SUPPLIED MATERIAL:

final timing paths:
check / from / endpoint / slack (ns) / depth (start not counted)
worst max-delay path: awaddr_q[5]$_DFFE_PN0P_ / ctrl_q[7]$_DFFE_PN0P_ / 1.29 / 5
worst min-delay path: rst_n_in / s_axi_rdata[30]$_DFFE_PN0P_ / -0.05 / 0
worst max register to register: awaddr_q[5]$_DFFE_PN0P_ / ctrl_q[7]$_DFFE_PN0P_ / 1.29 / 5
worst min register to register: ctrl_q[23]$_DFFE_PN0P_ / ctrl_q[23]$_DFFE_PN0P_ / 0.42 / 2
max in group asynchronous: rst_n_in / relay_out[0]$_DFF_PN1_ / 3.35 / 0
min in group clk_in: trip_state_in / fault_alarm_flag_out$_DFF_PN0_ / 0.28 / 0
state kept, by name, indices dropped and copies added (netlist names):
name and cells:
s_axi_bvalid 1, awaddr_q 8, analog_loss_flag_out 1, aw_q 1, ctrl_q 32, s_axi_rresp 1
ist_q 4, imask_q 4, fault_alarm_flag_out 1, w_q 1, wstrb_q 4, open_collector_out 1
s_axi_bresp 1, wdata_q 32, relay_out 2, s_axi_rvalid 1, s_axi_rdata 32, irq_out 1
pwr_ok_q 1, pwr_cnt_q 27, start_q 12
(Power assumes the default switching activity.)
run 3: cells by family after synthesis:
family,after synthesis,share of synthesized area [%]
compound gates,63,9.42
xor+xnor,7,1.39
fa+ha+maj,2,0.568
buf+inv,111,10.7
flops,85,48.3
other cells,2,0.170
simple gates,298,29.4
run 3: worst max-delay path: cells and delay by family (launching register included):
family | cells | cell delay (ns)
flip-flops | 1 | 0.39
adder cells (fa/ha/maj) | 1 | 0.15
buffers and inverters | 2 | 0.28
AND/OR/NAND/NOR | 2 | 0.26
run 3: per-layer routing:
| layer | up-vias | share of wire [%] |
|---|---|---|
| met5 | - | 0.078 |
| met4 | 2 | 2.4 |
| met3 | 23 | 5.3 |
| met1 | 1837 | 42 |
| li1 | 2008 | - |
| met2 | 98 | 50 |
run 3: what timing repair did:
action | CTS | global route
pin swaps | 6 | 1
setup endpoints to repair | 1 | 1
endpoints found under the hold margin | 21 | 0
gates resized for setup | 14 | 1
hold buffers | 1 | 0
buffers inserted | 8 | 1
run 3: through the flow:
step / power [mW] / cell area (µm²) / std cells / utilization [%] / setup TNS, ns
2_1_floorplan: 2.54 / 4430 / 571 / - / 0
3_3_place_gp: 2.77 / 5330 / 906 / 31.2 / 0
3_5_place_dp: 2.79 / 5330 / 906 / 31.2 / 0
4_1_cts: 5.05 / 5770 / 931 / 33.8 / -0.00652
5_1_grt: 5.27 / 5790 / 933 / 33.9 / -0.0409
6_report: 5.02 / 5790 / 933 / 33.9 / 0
--- config.mk ---
export PLATFORM = sky130hd
export DESIGN_NAME = bac_adc_core
export DESIGN_NICKNAME = d
export VERILOG_FILES = /design/src/rtl/bac_pkg.sv /design/src/rtl/bac_sync.sv /design/src/rtl/bac_adc_core.sv
export SDC_FILE = /design/constraint.sdc
export NUM_CORES = 1
export LEC_CHECK = 0
export BUFFER_PORTS_ARGS = -buffer_cell sky130_fd_sc_hd__buf_2
export CORE_ASPECT_RATIO = 1.4
export CORE_UTILIZATION = 50
export CTS_BUF_LIST = sky130_fd_sc_hd__clkbuf_2 sky130_fd_sc_hd__clkbuf_4 sky130_fd_sc_hd__clkbuf_8
export DETAILED_ROUTE_END_ITERATION = 16
export PLACE_DENSITY = 0.85
export SLEW_MARGIN = 20
export SYNTH_ARGS = -nofsm -noshare
export SYNTH_HDL_FRONTEND = slang
export SYNTH_HIERARCHICAL = 1
export SYNTH_SLANG_ARGS = --single-unit
--- constraint.sdc ---
create_clock -name hclk -period 2.99 [get_ports hclk]
set_input_delay 0.299 -clock hclk [delete_from_list [all_inputs] [get_ports hclk]]
set_output_delay 0.299 -clock hclk [all_outputs]
set_load 0.005 [all_outputs]
--- src/rtl/bac_pkg.sv ---
// shared constants, types and register map of the bridge converter control block
package bac_pkg;

  // clock and conversion timing
  localparam int unsigned CLK_HZ       = 25_000_000;
  localparam int unsigned SLOW_SPS     = 10;
  localparam int unsigned FAST_SPS     = 80;
  localparam int unsigned SLOW_CYC_DEF = CLK_HZ / SLOW_SPS;
  localparam int unsigned FAST_CYC_DEF = CLK_HZ / FAST_SPS;
  localparam int unsigned SLEEP_US     = 100;
  localparam int unsigned SLEEP_CYC    = (SLEEP_US * CLK_HZ + 999_999) / 1_000_000;
  localparam int unsigned CNT_W        = 22;
  localparam int unsigned HI_W         = 12;

  // readout shape
  localparam int unsigned RES_W        = 24;
  localparam logic [4:0]  EDGE_LAST    = 5'd24;
  localparam logic [4:0]  EDGE_FORCE   = 5'd25;

  // register byte addresses
  localparam logic [7:0]  ADDR_STATUS  = 8'h00;
  localparam logic [7:0]  ADDR_MASK    = 8'h04;
  localparam logic [7:0]  ADDR_PINS    = 8'h08;
  localparam logic [7:0]  ADDR_RESULT  = 8'h0C;
  localparam logic [7:0]  ADDR_STATE   = 8'h10;

  // status and mask layout
  localparam int unsigned EV_W         = 5;
  localparam int unsigned EV_READY     = 0;
  localparam int unsigned EV_READOUT   = 1;
  localparam int unsigned EV_CAL       = 2;
  localparam int unsigned EV_SLEEP     = 3;
  localparam int unsigned EV_OVERRUN   = 4;
  localparam logic [EV_W-1:0] MASK_RST = 5'h00;

  // htrans codes
  localparam logic [1:0]  HTRANS_IDLE  = 2'b00;
  localparam logic [1:0]  HTRANS_NSEQ  = 2'b10;

  typedef enum logic [5:0] {
    ST_CONV  = 6'b00_0001,
    ST_READY = 6'b00_0010,
    ST_SHIFT = 6'b00_0100,
    ST_DONE  = 6'b00_1000,
    ST_CAL   = 6'b01_0000,
    ST_SLEEP = 6'b10_0000
  } bac_state_e;

  // control pin levels after synchronising
  typedef struct packed {
    logic       speed;
    logic [1:0] gain;
    logic [1:0] mux;
  } bac_pins_s;

  // settings handed to the analog front end
  typedef struct packed {
    logic       power_down;
    logic       temp_en;
    logic [1:0] chan;
    logic [1:0] gain_code;
    logic       cal_run;
    logic       sleep;
  } bac_ana_s;

endpackage

--- src/rtl/bac_sync.sv ---
// two flip-flop synchroniser for pin levels
`timescale 1ns/1ps
module bac_sync #(
  parameter int unsigned W = 1
) (
  // clock and reset
  input  wire logic         clk,
  input  wire logic         rst_n,
  // asynchronous levels in, synchronised levels out
  input  wire logic [W-1:0] d,
  output logic      [W-1:0] q
);

  logic [W-1:0] meta_ff;

  always_ff @(posedge clk or negedge rst_n)
  begin
    if (!rst_n)
    begin
      meta_ff <= '0;
      q       <= '0;
    end
    else
    begin
      meta_ff <= d;
      q       <= meta_ff;
    end
  end

endmodule

--- src/rtl/bac_adc_core.sv ---
// pin control, conversion timing and serial readout of the bridge converter
`timescale 1ns/1ps
// Operation
// - while the power-down pin is low the converter is powered down and its logic held in reset.
// - result bits move out on the ready/data line on rising edges of the shift clock.
// - extra shift clock edges start offset calibration and a long high shift clock enters sleep.
// - the ready/data line goes low when a result is ready and then carries the serial data.
// - bits leave MSB first, the first one on the first rising shift edge after ready.
// - each result is a 24-bit word.
// - there are no programmable converter settings; all come from control pin levels.
// - readout needs only the shift clock and the ready/data line.
// - the only output data rates are ten and eighty conversions per second.
// - on the four-channel part the mux pins 00/01/10/11 pick input pairs 1, 2, 3 and 4.
// - on the two-channel part the upper mux pin enables the thermal diodes instead.
// - single-ended inputs give only positive codes, half the full-scale range.
// - gain pins 00/01/10/11 give gains 1, 2, 64 and 128, upper pin as MSB.
// - a low rate pin gives ten, a high one eighty conversions per second.
// - with thermal diodes enabled the analog inputs are cut off and the diodes measured.
module bac_adc_core
  import bac_pkg::*;
#(
  parameter int unsigned SLOW_CYC = bac_pkg::SLOW_CYC_DEF,
  parameter int unsigned FAST_CYC = bac_pkg::FAST_CYC_DEF,
  parameter bit          FOUR_CH  = 1'b1
) (
  // clock and reset
  input  wire logic                 hclk,
  input  wire logic                 hresetn,
  // ahb-lite slave
  input  wire logic                 hsel,
  input  wire logic [31:0]          haddr,
  input  wire logic [1:0]           htrans,
  input  wire logic                 hwrite,
  input  wire logic [2:0]           hsize,
  input  wire logic [31:0]          hwdata,
  input  wire logic                 hready,
  output logic      [31:0]          hrdata,
  output logic                      hreadyout,
  output logic                      hresp,
  // control pins
  input  wire logic                 power_down_pin,
  input  wire logic                 rate_sel,
  input  wire logic                 gain_sel_hi,
  input  wire logic                 gain_sel_lo,
  input  wire logic                 mux_sel_hi,
  input  wire logic                 mux_sel_lo,
  // serial link
  input  wire logic                 serial_clk,
  output logic                      ready_and_result_out,
  // filter result and analog control
  input  wire logic [RES_W-1:0]     sample_data,
  output bac_pkg::bac_ana_s         ana_ctrl,
  // interrupt
  output logic                      irq
);

  localparam logic [CNT_W-1:0] SLOW_P = SLOW_CYC[CNT_W-1:0];
  localparam logic [CNT_W-1:0] FAST_P = FAST_CYC[CNT_W-1:0];
  localparam logic [HI_W-1:0]  SLP_P  = SLEEP_CYC[HI_W-1:0];

  // pair number for a mux code, two-channel part ignores the upper pin
  function automatic logic [1:0] chan_of(input logic [1:0] mux);
    chan_of = FOUR_CH ? mux : {1'b0, mux[0]};
  endfunction

  // synchronised pins
  logic [6:0]             sync_q;
  logic                   pd_n_s;
  logic                   sclk_s;
  bac_pins_s              pins_s;

  bac_sync #(.W(7)) u_sync (
    .clk   (hclk),
    .rst_n (hresetn),
    .d     ({power_down_pin, serial_clk, rate_sel, gain_sel_hi, gain_sel_lo,
             mux_sel_hi, mux_sel_lo}),
    .q     (sync_q)
  );

  assign pd_n_s = sync_q[6];
  assign sclk_s = sync_q[5];
  assign pins_s = bac_pins_s'(sync_q[4:0]);

  // state
  bac_state_e             st_ff;
  bac_pins_s              pins_ff;
  logic                   sclk_ff;
  logic [CNT_W-1:0]       cnt_ff;
  logic [HI_W-1:0]        hi_ff;
  logic [4:0]             edge_ff;
  logic [RES_W-1:0]       shift_ff;
  logic [RES_W-1:0]       result_ff;
  logic                   dout_ff;
  bac_ana_s               ana_ff;
  logic [EV_W-1:0]        status_ff;
  logic [EV_W-1:0]        mask_ff;
  logic                   irq_ff;
  logic [31:0]            hrdata_ff;
  logic                   wr_pend_ff;
  logic [7:0]             wr_addr_ff;

  // decode of link and timing conditions
  logic [CNT_W-1:0]       period_w;
  logic                   run_w;
  logic                   cfg_chg_w;
  logic                   conv_done_w;
  logic                   sclk_rise_w;
  logic                   sleep_hit_w;
  logic                   cal_end_w;
  logic [EV_W-1:0]        ev_w;

  assign period_w    = pins_s.speed ? FAST_P : SLOW_P;
  assign run_w       = (st_ff != ST_CAL) && (st_ff != ST_SLEEP);
  assign cfg_chg_w   = (pins_s != pins_ff);
  assign conv_done_w = pd_n_s && run_w && !cfg_chg_w && (cnt_ff == period_w - 1'b1);
  assign sclk_rise_w = pd_n_s && sclk_s && !sclk_ff;
  assign sleep_hit_w = pd_n_s && sclk_s && (hi_ff == SLP_P - 1'b1)
                       && (st_ff != ST_CAL) && (st_ff != ST_SLEEP);
  assign cal_end_w   = pd_n_s && (st_ff == ST_CAL) && (cnt_ff == period_w - 1'b1);

  assign ev_w[EV_READY]   = conv_done_w && !sleep_hit_w && (st_ff != ST_SHIFT);
  assign ev_w[EV_READOUT] = sclk_rise_w && (st_ff == ST_SHIFT) && (edge_ff == EDGE_LAST - 1'b1);
  assign ev_w[EV_CAL]     = cal_end_w;
  assign ev_w[EV_SLEEP]   = sleep_hit_w;
  assign ev_w[EV_OVERRUN] = conv_done_w && !sleep_hit_w && (st_ff == ST_SHIFT);

  // settings snapshot, shift clock history and high-time counter
  always_ff @(posedge hclk or negedge hresetn)
  begin
    if (!hresetn)
    begin
      pins_ff <= '0;
      sclk_ff <= 1'b0;
      hi_ff   <= '0;
    end
    else
    begin
      pins_ff <= pins_s;
      sclk_ff <= sclk_s;
      hi_ff   <= (sclk_s && pd_n_s && hi_ff != SLP_P) ? hi_ff + 1'b1 : '0;
    end
  end

  // conversion and calibration timer
  always_ff @(posedge hclk or negedge hresetn)
  begin
    if (!hresetn)
      cnt_ff <= '0;
    else if (!pd_n_s || cfg_chg_w || conv_done_w || cal_end_w || sleep_hit_w)
      cnt_ff <= '0;
    else if (st_ff == ST_SLEEP)
      cnt_ff <= '0;
    else
      cnt_ff <= cnt_ff + 1'b1;
  end

  // readout state machine
  always_ff @(posedge hclk or negedge hresetn)
  begin
    if (!hresetn)
    begin
      st_ff     <= ST_CONV;
      edge_ff   <= '0;
      shift_ff  <= '0;
      result_ff <= '0;
      dout_ff   <= 1'b1;
    end
    else if (!pd_n_s)
    begin
      st_ff    <= ST_CONV;
      edge_ff  <= '0;
      shift_ff <= '0;
      dout_ff  <= 1'b1;
    end
    else if (sleep_hit_w)
    begin
      st_ff   <= ST_SLEEP;
      dout_ff <= 1'b1;
    end
    else
    begin
      case (st_ff)
        ST_CONV, ST_READY, ST_DONE:
        begin
          if (st_ff == ST_READY && sclk_rise_w)
          begin
            dout_ff  <= shift_ff[RES_W-1];
            shift_ff <= {shift_ff[RES_W-2:0], 1'b0};
            edge_ff  <= 5'd1;
            st_ff    <= ST_SHIFT;
          end
          else if (st_ff == ST_DONE && sclk_rise_w)
          begin
            st_ff <= ST_CAL;
          end
          else if (conv_done_w)
          begin
            shift_ff  <= sample_data;
            result_ff <= sample_data;
            dout_ff   <= 1'b0;
            edge_ff   <= '0;
            st_ff     <= ST_READY;
          end
        end
        ST_SHIFT:
        begin
          if (sclk_rise_w)
          begin
            edge_ff <= edge_ff + 1'b1;
            if (edge_ff < EDGE_LAST)
            begin
              dout_ff  <= shift_ff[RES_W-1];
              shift_ff <= {shift_ff[RES_W-2:0], 1'b0};
            end
            else
            begin
              dout_ff <= 1'b1;
              st_ff   <= ST_DONE;
            end
          end
        end
        ST_CAL:
        begin
          if (cal_end_w)
            st_ff <= ST_CONV;
        end
        ST_SLEEP:
        begin
          if (!sclk_s)
            st_ff <= ST_CONV;
        end
        default:
          st_ff <= ST_CONV;
      endcase
    end
  end

  // analog front-end settings, registered from the pins and the readout state
  always_ff @(posedge hclk or negedge hresetn)
  begin
    if (!hresetn)
      ana_ff <= '{power_down: 1'b1, default: '0};
    else
    begin
      ana_ff.power_down <= !pd_n_s;
      ana_ff.temp_en    <= !FOUR_CH && pins_s.mux[1];
      ana_ff.chan       <= chan_of(pins_s.mux);
      ana_ff.gain_code  <= pins_s.gain;
      ana_ff.cal_run    <= pd_n_s && (st_ff == ST_CAL);
      ana_ff.sleep      <= pd_n_s && (st_ff == ST_SLEEP);
    end
  end

  // bus decode
  logic                   acc_w;
  logic                   rd_w;
  logic                   stat_rd_w;
  logic [31:0]            rdata_w;
  logic [EV_W-1:0]        nxt_status;

  assign acc_w     = hsel && hready && (htrans == HTRANS_NSEQ);
  assign rd_w      = acc_w && !hwrite;
  assign stat_rd_w = rd_w && (haddr[7:0] == ADDR_STATUS);
  assign rdata_w   = (haddr[7:0] == ADDR_STATUS) ? {27'h000_0000, status_ff} :
                     (haddr[7:0] == ADDR_MASK)   ? {27'h000_0000, mask_ff} :
                     (haddr[7:0] == ADDR_PINS)   ? {24'h00_0000, !pd_n_s, ana_ff.temp_en,
                                                    pins_s.speed, pins_s.gain,
                                                    chan_of(pins_s.mux), 1'b0} :
                     (haddr[7:0] == ADDR_RESULT) ? {8'h00, result_ff} :
                     (haddr[7:0] == ADDR_STATE)  ? {26'h000_0000, st_ff} :
                     32'h0000_0000;
  assign nxt_status = (stat_rd_w ? '0 : status_ff) | ev_w;

  // ahb-lite register access
  always_ff @(posedge hclk or negedge hresetn)
  begin
    if (!hresetn)
    begin
      hrdata_ff  <= 32'h0000_0000;
      wr_pend_ff <= 1'b0;
      wr_addr_ff <= 8'h00;
      mask_ff    <= MASK_RST;
      status_ff  <= '0;
      irq_ff     <= 1'b0;
    end
    else
    begin
      if (rd_w)
        hrdata_ff <= rdata_w;
      wr_pend_ff <= acc_w && hwrite;
      wr_addr_ff <= haddr[7:0];
      if (wr_pend_ff && wr_addr_ff == ADDR_MASK)
        mask_ff <= hwdata[EV_W-1:0];
      status_ff <= nxt_status;
      irq_ff    <= |(nxt_status & mask_ff);
    end
  end

  assign hrdata               = hrdata_ff;
  assign hreadyout            = 1'b1;
  assign hresp                = 1'b0;
  assign ready_and_result_out = dout_ff;
  assign ana_ctrl             = ana_ff;
  assign irq                  = irq_ff;

endmodule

EXERCISE DETAILS: Look above for the line containing "worst max-delay path: awaddr_q[5]$_DFFE_PN0P_". Output from there through the line containing "run 3: per-layer", exactly and inclusively.

SOLUTION TO THIS TASK:
worst max-delay path: awaddr_q[5]$_DFFE_PN0P_ / ctrl_q[7]$_DFFE_PN0P_ / 1.29 / 5
worst min-delay path: rst_n_in / s_axi_rdata[30]$_DFFE_PN0P_ / -0.05 / 0
worst max register to register: awaddr_q[5]$_DFFE_PN0P_ / ctrl_q[7]$_DFFE_PN0P_ / 1.29 / 5
worst min register to register: ctrl_q[23]$_DFFE_PN0P_ / ctrl_q[23]$_DFFE_PN0P_ / 0.42 / 2
max in group asynchronous: rst_n_in / relay_out[0]$_DFF_PN1_ / 3.35 / 0
min in group clk_in: trip_state_in / fault_alarm_flag_out$_DFF_PN0_ / 0.28 / 0
state kept, by name, indices dropped and copies added (netlist names):
name and cells:
s_axi_bvalid 1, awaddr_q 8, analog_loss_flag_out 1, aw_q 1, ctrl_q 32, s_axi_rresp 1
ist_q 4, imask_q 4, fault_alarm_flag_out 1, w_q 1, wstrb_q 4, open_collector_out 1
s_axi_bresp 1, wdata_q 32, relay_out 2, s_axi_rvalid 1, s_axi_rdata 32, irq_out 1
pwr_ok_q 1, pwr_cnt_q 27, start_q 12
(Power assumes the default switching activity.)
run 3: cells by family after synthesis:
family,after synthesis,share of synthesized area [%]
compound gates,63,9.42
xor+xnor,7,1.39
fa+ha+maj,2,0.568
buf+inv,111,10.7
flops,85,48.3
other cells,2,0.170
simple gates,298,29.4
run 3: worst max-delay path: cells and delay by family (launching register included):
family | cells | cell delay (ns)
flip-flops | 1 | 0.39
adder cells (fa/ha/maj) | 1 | 0.15
buffers and inverters | 2 | 0.28
AND/OR/NAND/NOR | 2 | 0.26
run 3: per-layer routing:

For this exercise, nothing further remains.